What’s the key to great customer experience? Lessons from one of the world’s leading bar tenders

Engaging customers and helping them have an outstanding experience is crucial to any successful business.

Few know this better than Tony Conigliaro, legendary bartender and Founder/Creative Director of the Drink Factory.

Tony has opened several globally-renowned bars. Most recently, Bar Termini in London’s Soho was awarded 9th spot at the World’s 50 Best Bars Awards 2017.

What can your business learn from Tony’s approach? Here are a few nuggets of inspiration that audiences have taken away from his recent talks…


At their essence, bars are about bringing people together. They are a stage set where people can create and share memorable experiences.

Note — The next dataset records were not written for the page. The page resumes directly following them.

**src/logic/asrs_pkg.sv**
```systemverilog
// Constants, field layouts and types of the converter serial readout block.
// Assumes a 10 MHz system clock and a host that clocks the link from outside.
//
// What this block does
// - Results are offset binary, midscale is top bit
// - Code is half scale times input gain ratio plus one
// - Bridge switch closed while powerdown pin high
// - Link is serial clock in, ready/data out
// - Ready line low once new word loaded
// - Word: 20-bit result, four zeros, status byte
// - Ready line returns high after word read
// - Unread word: line high before register update
// - Each conversion read once, register always updated
// - Conversion end resets shifter, loads new word
// - Ready line tristated while powerdown pin low
// - After power-up wait 1 ms, then settle, convert
// - Line high from power-up until first conversion
// - Filter or gain change restarts settling, line high
// - Status shows ready, filter and gain settings
// - Error bit set when input out of range
// - Status carries a fixed two-bit identity code
// - Transfer check pattern is 01
// - Filter pin low 16.7 Hz, high 10 Hz
// - Settling 300 ms or 120 ms by filter
// - Gain pin low gain 128, high gain 1

package asrs_pkg;

   // Timing figures in their own units
   localparam int unsigned CLK_HZ = 10_000_000;
   localparam int unsigned STARTUP_US = 1000;
   localparam int unsigned CONV10_MS = 100;
   localparam int unsigned CONV16_MS = 60;
   localparam int unsigned SETTLE10_MS = 300;
   localparam int unsigned SETTLE16_MS = 120;
   localparam int unsigned BLANK_US = 100;
   localparam int unsigned PWRDN_MIN_NS = 100;

   localparam int CNT_W = 24;
   localparam logic [CNT_W-1:0] STARTUP_CYC = CNT_W'(STARTUP_US * (CLK_HZ / 1_000_000));
   localparam logic [CNT_W-1:0] CONV10_CYC = CNT_W'(CONV10_MS * (CLK_HZ / 1000));
   localparam logic [CNT_W-1:0] CONV16_CYC = CNT_W'(CONV16_MS * (CLK_HZ / 1000));
   localparam logic [CNT_W-1:0] SETTLE10_CYC = CNT_W'(SETTLE10_MS * (CLK_HZ / 1000));
   localparam logic [CNT_W-1:0] SETTLE16_CYC = CNT_W'(SETTLE16_MS * (CLK_HZ / 1000));
   localparam logic [CNT_W-1:0] BLANK_CYC = CNT_W'(BLANK_US * (CLK_HZ / 1_000_000));

   // Conversion arithmetic
   localparam int CODE_W = 20;
   localparam int AIN_W = 24;
   localparam int GAIN1_SHIFT = 4;
   localparam int GAIN128_SHIFT = 3;
   localparam logic signed [31:0] CODE_MID = 32'sh0008_0000;
   localparam logic signed [31:0] CODE_MAX = 32'sh000f_ffff;
   localparam logic [CODE_W-1:0] CODE_ZERO = 20'h0_0000;
   localparam logic [CODE_W-1:0] CODE_ONES = 20'hf_ffff;

   // Output word
   localparam logic [5:0] WORD_BITS = 6'h20;
   localparam logic [4:0] WORD_MSB = 5'h1f;
   localparam logic [1:0] CHECK_PATTERN = 2'h1;
   localparam logic [3:0] PAD_ZERO = 4'h0;

   // Register map, byte addresses
   localparam int ADR_W = 8;
   localparam logic [ADR_W-1:0] REG_AIN = 8'h00;
   localparam logic [ADR_W-1:0] REG_STATUS = 8'h04;
   localparam logic [ADR_W-1:0] REG_WORD = 8'h08;
   localparam logic [ADR_W-1:0] REG_COUNT = 8'h0c;

   // Status register fields
   localparam int ST_AVAIL = 0;
   localparam int ST_BRIDGE = 1;
   localparam int ST_DRIVE = 2;
   localparam int ST_RUN = 3;
   localparam int ST_SETTLE = 4;
   localparam int ST_FILT = 5;
   localparam int ST_GAIN = 6;
   localparam int ST_ERR = 7;

   typedef struct packed {
      logic ready_n;
      logic filter;
      logic err;
      logic [1:0] identity_bits;
      logic gain;
      logic [1:0] transfer_check_pattern;
   } asrs_status_t;

   typedef struct packed {
      logic [CODE_W-1:0] code;
      logic [3:0] pad;
      asrs_status_t status;
   } asrs_word_t;

   typedef enum logic [1:0] {
      PH_OFF,
      PH_START,
      PH_SETTLE,
      PH_RUN
   } asrs_phase_t;

endpackage

```
**src/logic/asrs_code.sv**
```systemverilog
// Turns a signed input sample into the offset-binary converter code.
// Assumes the sample is input over reference scaled by two to the 23.
`timescale 1ns/1ns

module asrs_code (
   input wire logic signed [asrs_pkg::AIN_W-1:0] ain,
   input wire logic gain_unity,
   output logic [asrs_pkg::CODE_W-1:0] code,
   output logic over
);

   logic signed [31:0] wide;
   logic signed [31:0] scaled;
   logic signed [31:0] biased;

   assign wide = 32'(ain);
   // Half scale times input times gain, plus half scale
   assign scaled = gain_unity ? (wide >>> asrs_pkg::GAIN1_SHIFT) : (wide <<< asrs_pkg::GAIN128_SHIFT);
   assign biased = scaled + asrs_pkg::CODE_MID;

   always_comb begin
      if (biased < 0) begin
         code = asrs_pkg::CODE_ZERO;
         over = 1'b1;
      end else if (biased > asrs_pkg::CODE_MAX) begin
         code = asrs_pkg::CODE_ONES;
         over = 1'b1;
      end else begin
         code = biased[asrs_pkg::CODE_W-1:0];
         over = 1'b0;
      end
   end

endmodule

```
**src/logic/asrs_top.sv**
```systemverilog
// Converter readout: power sequencing, conversion timing, serial word out.
// Assumes host drives serial_clk and pins asynchronously; Wishbone on clk.
//
// Chosen here: the address map and the Wishbone register port.
`timescale 1ns/1ns

module asrs_top #(
   parameter logic [asrs_pkg::CNT_W-1:0] STARTUP_CYC = asrs_pkg::STARTUP_CYC,
   parameter logic [asrs_pkg::CNT_W-1:0] CONV10_CYC = asrs_pkg::CONV10_CYC,
   parameter logic [asrs_pkg::CNT_W-1:0] CONV16_CYC = asrs_pkg::CONV16_CYC,
   parameter logic [asrs_pkg::CNT_W-1:0] SETTLE10_CYC = asrs_pkg::SETTLE10_CYC,
   parameter logic [asrs_pkg::CNT_W-1:0] SETTLE16_CYC = asrs_pkg::SETTLE16_CYC,
   parameter logic [asrs_pkg::CNT_W-1:0] BLANK_CYC = asrs_pkg::BLANK_CYC,
   parameter logic [1:0] IDENTITY = 2'h2
) (
   input wire logic clk,
   input wire logic sys_rst,
   input wire logic wb_cyc,
   input wire logic wb_stb,
   input wire logic wb_we,
   input wire logic [asrs_pkg::ADR_W-1:0] wb_adr,
   input wire logic [3:0] wb_sel,
   input wire logic [31:0] wb_dat_w,
   output logic [31:0] wb_dat_r,
   output logic wb_ack,
   input wire logic powerdown_reset_n,
   input wire logic filter_sel,
   input wire logic gain_sel,
   input wire logic serial_clk,
   output logic data_out_ready_n,
   output logic data_out_ready_oe,
   output logic bridge_switch
);

   // IDENTITY default is arbitrary

   // Pin synchronisers: stage one feeds stage two only
   logic [3:0] pin_a_r;
   logic [3:0] pin_b_r;
   logic sclk_d_r;
   logic pd_s;
   logic filt_s;
   logic gain_s;
   logic sclk_s;
   logic sclk_rise;
   logic sclk_fall;

   always_ff @(posedge clk) begin
      if (sys_rst) begin
         // Serial clock idles high, so no false edge after reset
         pin_a_r <= 4'h8;
         pin_b_r <= 4'h8;
         sclk_d_r <= 1'b1;
      end else begin
         pin_a_r <= {serial_clk, gain_sel, filter_sel, powerdown_reset_n};
         pin_b_r <= pin_a_r;
         sclk_d_r <= pin_b_r[3];
      end
   end

   assign pd_s = pin_b_r[0];
   assign filt_s = pin_b_r[1];
   assign gain_s = pin_b_r[2];
   assign sclk_s = pin_b_r[3];
   assign sclk_rise = sclk_s && !sclk_d_r;
   assign sclk_fall = !sclk_s && sclk_d_r;

   function automatic logic [asrs_pkg::CNT_W-1:0] settle_of(input logic f10);
      settle_of = f10 ? SETTLE10_CYC : SETTLE16_CYC;
   endfunction

   function automatic logic [asrs_pkg::CNT_W-1:0] period_of(input logic f10);
      period_of = f10 ? CONV10_CYC : CONV16_CYC;
   endfunction

   function automatic logic reg_is(input logic [asrs_pkg::ADR_W-1:0] adr, input logic [asrs_pkg::ADR_W-1:0] off);
      reg_is = (adr == off);
   endfunction

   // Conversion timing
   asrs_pkg::asrs_phase_t phase_r;
   logic [asrs_pkg::CNT_W-1:0] cnt_r;
   logic filt_r;
   logic gain_r;
   logic cfg_chg;
   logic conv_done;
   logic blank;

   assign cfg_chg = (phase_r == asrs_pkg::PH_SETTLE || phase_r == asrs_pkg::PH_RUN) &&
                    (filt_s != filt_r || gain_s != gain_r);
   assign conv_done = (phase_r == asrs_pkg::PH_SETTLE || phase_r == asrs_pkg::PH_RUN) &&
                      !cfg_chg && cnt_r == '0;
   assign blank = phase_r == asrs_pkg::PH_RUN && cnt_r != '0 && cnt_r <= BLANK_CYC;

   always_ff @(posedge clk) begin
      if (sys_rst || !pd_s) begin
         // Power-down resets filter and timing
         phase_r <= asrs_pkg::PH_OFF;
         cnt_r <= '0;
         filt_r <= 1'b0;
         gain_r <= 1'b0;
      end else begin
         case (phase_r)
            asrs_pkg::PH_OFF: begin
               phase_r <= asrs_pkg::PH_START;
               cnt_r <= STARTUP_CYC - 1'b1;
               filt_r <= filt_s;
               gain_r <= gain_s;
            end
            asrs_pkg::PH_START: begin
               filt_r <= filt_s;
               gain_r <= gain_s;
               if (cnt_r == '0) begin
                  phase_r <= asrs_pkg::PH_SETTLE;
                  cnt_r <= settle_of(filt_s) - 1'b1;
               end else begin
                  cnt_r <= cnt_r - 1'b1;
               end
            end
            default: begin
               if (cfg_chg) begin
                  // Restart modulator and filter with new setting
                  phase_r <= asrs_pkg::PH_SETTLE;
                  cnt_r <= settle_of(filt_s) - 1'b1;
                  filt_r <= filt_s;
                  gain_r <= gain_s;
               end else if (cnt_r == '0) begin
                  phase_r <= asrs_pkg::PH_RUN;
                  cnt_r <= period_of(filt_r) - 1'b1;
               end else begin
                  cnt_r <= cnt_r - 1'b1;
               end
            end
         endcase
      end
   end

   // New word from the software-fed input sample
   logic [asrs_pkg::AIN_W-1:0] ain_r;
   logic [asrs_pkg::CODE_W-1:0] code_c;
   logic over_c;
   asrs_pkg::asrs_word_t new_word;

   asrs_code u_code (
      .ain(ain_r),
      .gain_unity(gain_r),
      .code(code_c),
      .over(over_c)
   );

   always_comb begin
      new_word.code = code_c;
      new_word.pad = asrs_pkg::PAD_ZERO;
      new_word.status.ready_n = 1'b0;
      new_word.status.filter = filt_r;
      new_word.status.err = over_c;
      new_word.status.identity_bits = IDENTITY;
      new_word.status.gain = gain_r;
      new_word.status.transfer_check_pattern = asrs_pkg::CHECK_PATTERN;
   end

   // Serial readout
   asrs_pkg::asrs_word_t word_r;
   logic avail_r;
   logic [5:0] bit_cnt_r;
   logic [4:0] bit_idx;
   logic [15:0] conv_cnt_r;

   assign bit_idx = asrs_pkg::WORD_MSB - bit_cnt_r[4:0];

   always_ff @(posedge clk) begin
      if (sys_rst || !pd_s) begin
         word_r <= '0;
         avail_r <= 1'b0;
         bit_cnt_r <= '0;
         data_out_ready_n <= 1'b1;
         data_out_ready_oe <= 1'b0;
         bridge_switch <= 1'b0;
      end else begin
         data_out_ready_oe <= 1'b1;
         bridge_switch <= 1'b1;
         if (conv_done) begin
            // Any partial shift is dropped
            word_r <= new_word;
            avail_r <= 1'b1;
            bit_cnt_r <= '0;
            data_out_ready_n <= 1'b0;
         end else if (phase_r == asrs_pkg::PH_OFF || phase_r == asrs_pkg::PH_START || cfg_chg) begin
            avail_r <= 1'b0;
            bit_cnt_r <= '0;
            data_out_ready_n <= 1'b1;
         end else if (blank && avail_r) begin
            avail_r <= 1'b0;
            bit_cnt_r <= '0;
            data_out_ready_n <= 1'b1;
         end else if (avail_r && sclk_fall && bit_cnt_r != asrs_pkg::WORD_BITS) begin
            data_out_ready_n <= word_r[bit_idx];
            bit_cnt_r <= bit_cnt_r + 1'b1;
         end else if (avail_r && sclk_rise && bit_cnt_r == asrs_pkg::WORD_BITS) begin
            // Last bit sampled: word consumed
            avail_r <= 1'b0;
            data_out_ready_n <= 1'b1;
         end
      end
   end

   always_ff @(posedge clk) begin
      if (sys_rst) begin
         conv_cnt_r <= 16'h0000;
      end else if (conv_done) begin
         conv_cnt_r <= conv_cnt_r + 1'b1;
      end
   end

   // Wishbone slave, one wait state
   logic wb_hit;
   logic [31:0] rd_c;

   assign wb_hit = wb_cyc && wb_stb && !wb_ack;

   always_comb begin
      rd_c = 32'h0000_0000;
      if (reg_is(wb_adr, asrs_pkg::REG_AIN)) begin
         rd_c = {{(32 - asrs_pkg::AIN_W){1'b0}}, ain_r};
      end else if (reg_is(wb_adr, asrs_pkg::REG_STATUS)) begin
         rd_c[asrs_pkg::ST_AVAIL] = avail_r;
         rd_c[asrs_pkg::ST_BRIDGE] = bridge_switch;
         rd_c[asrs_pkg::ST_DRIVE] = data_out_ready_oe;
         rd_c[asrs_pkg::ST_RUN] = phase_r == asrs_pkg::PH_RUN;
         rd_c[asrs_pkg::ST_SETTLE] = phase_r == asrs_pkg::PH_SETTLE;
         rd_c[asrs_pkg::ST_FILT] = filt_r;
         rd_c[asrs_pkg::ST_GAIN] = gain_r;
         rd_c[asrs_pkg::ST_ERR] = word_r.status.err;
      end else if (reg_is(wb_adr, asrs_pkg::REG_WORD)) begin
         rd_c = word_r;
      end else if (reg_is(wb_adr, asrs_pkg::REG_COUNT)) begin
         rd_c = {16'h0000, conv_cnt_r};
      end
   end

   always_ff @(posedge clk) begin
      if (sys_rst) begin
         wb_ack <= 1'b0;
         wb_dat_r <= 32'h0000_0000;
         ain_r <= '0;
      end else begin
         wb_ack <= wb_hit;
         if (wb_hit && !wb_we) begin
            wb_dat_r <= rd_c;
         end
         if (wb_hit && wb_we && reg_is(wb_adr, asrs_pkg::REG_AIN)) begin
            for (int b = 0; b < 3; b++) begin
               if (wb_sel[b]) begin
                  ain_r[b*8 +: 8] <= wb_dat_w[b*8 +: 8];
               end
            end
         end
      end
   end

   // Checks
   a_pd_float:
   assert property (@(posedge clk) disable iff (sys_rst)
      !pd_s |=> !data_out_ready_oe && !bridge_switch)
      else $error("line driven or bridge closed in power-down");

   a_bridge_close:
   assert property (@(posedge clk) disable iff (sys_rst)
      pd_s && $past(pd_s) |=> bridge_switch)
      else $error("bridge open while powered");

   a_powerup_high:
   assert property (@(posedge clk) disable iff (sys_rst)
      $rose(pd_s) |=> data_out_ready_oe && data_out_ready_n && !avail_r)
      else $error("line not high after power-up");

   a_startup_count:
   assert property (@(posedge clk) disable iff (sys_rst)
      phase_r == asrs_pkg::PH_START && cnt_r != '0 && pd_s
      |=> phase_r == asrs_pkg::PH_START && cnt_r == $past(cnt_r) - 1'b1)
      else $error("startup wait not counted");

   a_settle_load:
   assert property (@(posedge clk) disable iff (sys_rst)
      phase_r == asrs_pkg::PH_START && cnt_r == '0 && pd_s
      |=> phase_r == asrs_pkg::PH_SETTLE && cnt_r == settle_of($past(filt_s)) - 1'b1)
      else $error("settling time wrong");

   a_cfg_restart:
   assert property (@(posedge clk) disable iff (sys_rst)
      cfg_chg && pd_s |=> phase_r == asrs_pkg::PH_SETTLE && data_out_ready_n && !avail_r)
      else $error("setting change did not restart");

   a_ready_low:
   assert property (@(posedge clk) disable iff (sys_rst)
      conv_done && pd_s |=> !data_out_ready_n && avail_r && bit_cnt_r == '0)
      else $error("ready not shown after conversion");

   a_word_layout:
   assert property (@(posedge clk) disable iff (sys_rst)
      conv_done && pd_s |=> word_r.pad == asrs_pkg::PAD_ZERO && word_r.code == $past(code_c))
      else $error("word layout wrong");

   a_status_bits:
   assert property (@(posedge clk) disable iff (sys_rst)
      conv_done && pd_s |=> !word_r.status.ready_n && word_r.status.filter == filt_r
                            && word_r.status.gain == gain_r)
      else $error("status bits wrong");

   a_check_pattern:
   assert property (@(posedge clk) disable iff (sys_rst)
      conv_done && pd_s |=> word_r.status.transfer_check_pattern == asrs_pkg::CHECK_PATTERN
                            && word_r.status.identity_bits == IDENTITY)
      else $error("pattern or identity wrong");

   a_shift_msb:
   assert property (@(posedge clk) disable iff (sys_rst)
      pd_s && !conv_done && !blank && !cfg_chg && avail_r && sclk_fall && bit_cnt_r == '0
      && phase_r == asrs_pkg::PH_RUN |=> data_out_ready_n == word_r[asrs_pkg::WORD_MSB])
      else $error("first bit not MSB");

   a_read_once:
   assert property (@(posedge clk) disable iff (sys_rst)
      pd_s && !conv_done && !blank && !cfg_chg && avail_r && sclk_rise
      && bit_cnt_r == asrs_pkg::WORD_BITS && phase_r == asrs_pkg::PH_RUN
      |=> data_out_ready_n && !avail_r)
      else $error("line not released after read");

   a_blank_high:
   assert property (@(posedge clk) disable iff (sys_rst)
      pd_s && blank && !cfg_chg |=> data_out_ready_n && !avail_r)
      else $error("line low in update window");

endmodule

```
**config.mk**
```make
export PLATFORM = sky130hd
export DESIGN_NAME = asrs_top
export DESIGN_NICKNAME = d
export VERILOG_FILES = /design/src/logic/asrs_pkg.sv /design/src/logic/asrs_code.sv /design/src/logic/asrs_top.sv
export SDC_FILE = /design/constraint.sdc
export NUM_CORES = 1
export LEC_CHECK = 0
export ABC_AREA = 1
export ABC_CLOCK_PERIOD_IN_PS = 2000
export BUFFER_PORTS_ARGS = -buffer_cell sky130_fd_sc_hd__buf_2
export CAP_MARGIN = 20
export CORE_MARGIN = 3
export CORE_UTILIZATION = 44
export CTS_CLUSTER_SIZE = 30
export DETAILED_ROUTE_END_ITERATION = 8
export MAX_ROUTING_LAYER = met4
export PLACE_DENSITY = 0.69
export SYNTH_ARGS = -nofsm -noshare
export SYNTH_HDL_FRONTEND = slang
export SYNTH_HIERARCHICAL = 1
export SYNTH_SLANG_ARGS = --single-unit
```
**constraint.sdc**
```tcl
create_clock -name clk -period 2 [get_ports clk]
set_clock_uncertainty 0.05 [all_clocks]
set_input_delay 0.3 -clock clk [delete_from_list [all_inputs] [get_ports clk]]
set_output_delay 0.3 -clock clk [all_outputs]
set_load 0.01 [all_outputs]
```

What, at its very essence, does your business offer customers?


Therefore, every element of the experience has to be carefully choreographed to facilitate that goal: the service – from initial greeting to goodbye – music, lighting, layout, design… the drink is only one element of that whole.

How can you design every element of your customers’ experience so they work together to fulfil your business’ offering?

Each drink is designed to trigger an experience or memory in the customer. This could be the recipe itself – “Snow” is designed to recreate the experience of catching a snowflake on your tongue; “Sicily” evokes a blistering Italian summer. Or it could be an element of the design that creates a little bit of theatre – for example the “Lipstick Rose”, with its mark on the glass.

Do your organisation’s products fully align with its core offering? How can you be creative with your products to reinforce your business’ purpose?

Simplicity and removing your ego are key – it’s not about showing off flashy techniques or cramming as many ingredients as you can into a recipe. It’s about creating a space where customers feel looked-after, safe, inspired and free to be themselves.

Which parts of your customers’ experience can you simplify? Where can you remove your ego and make the organisation more about the customer than about you?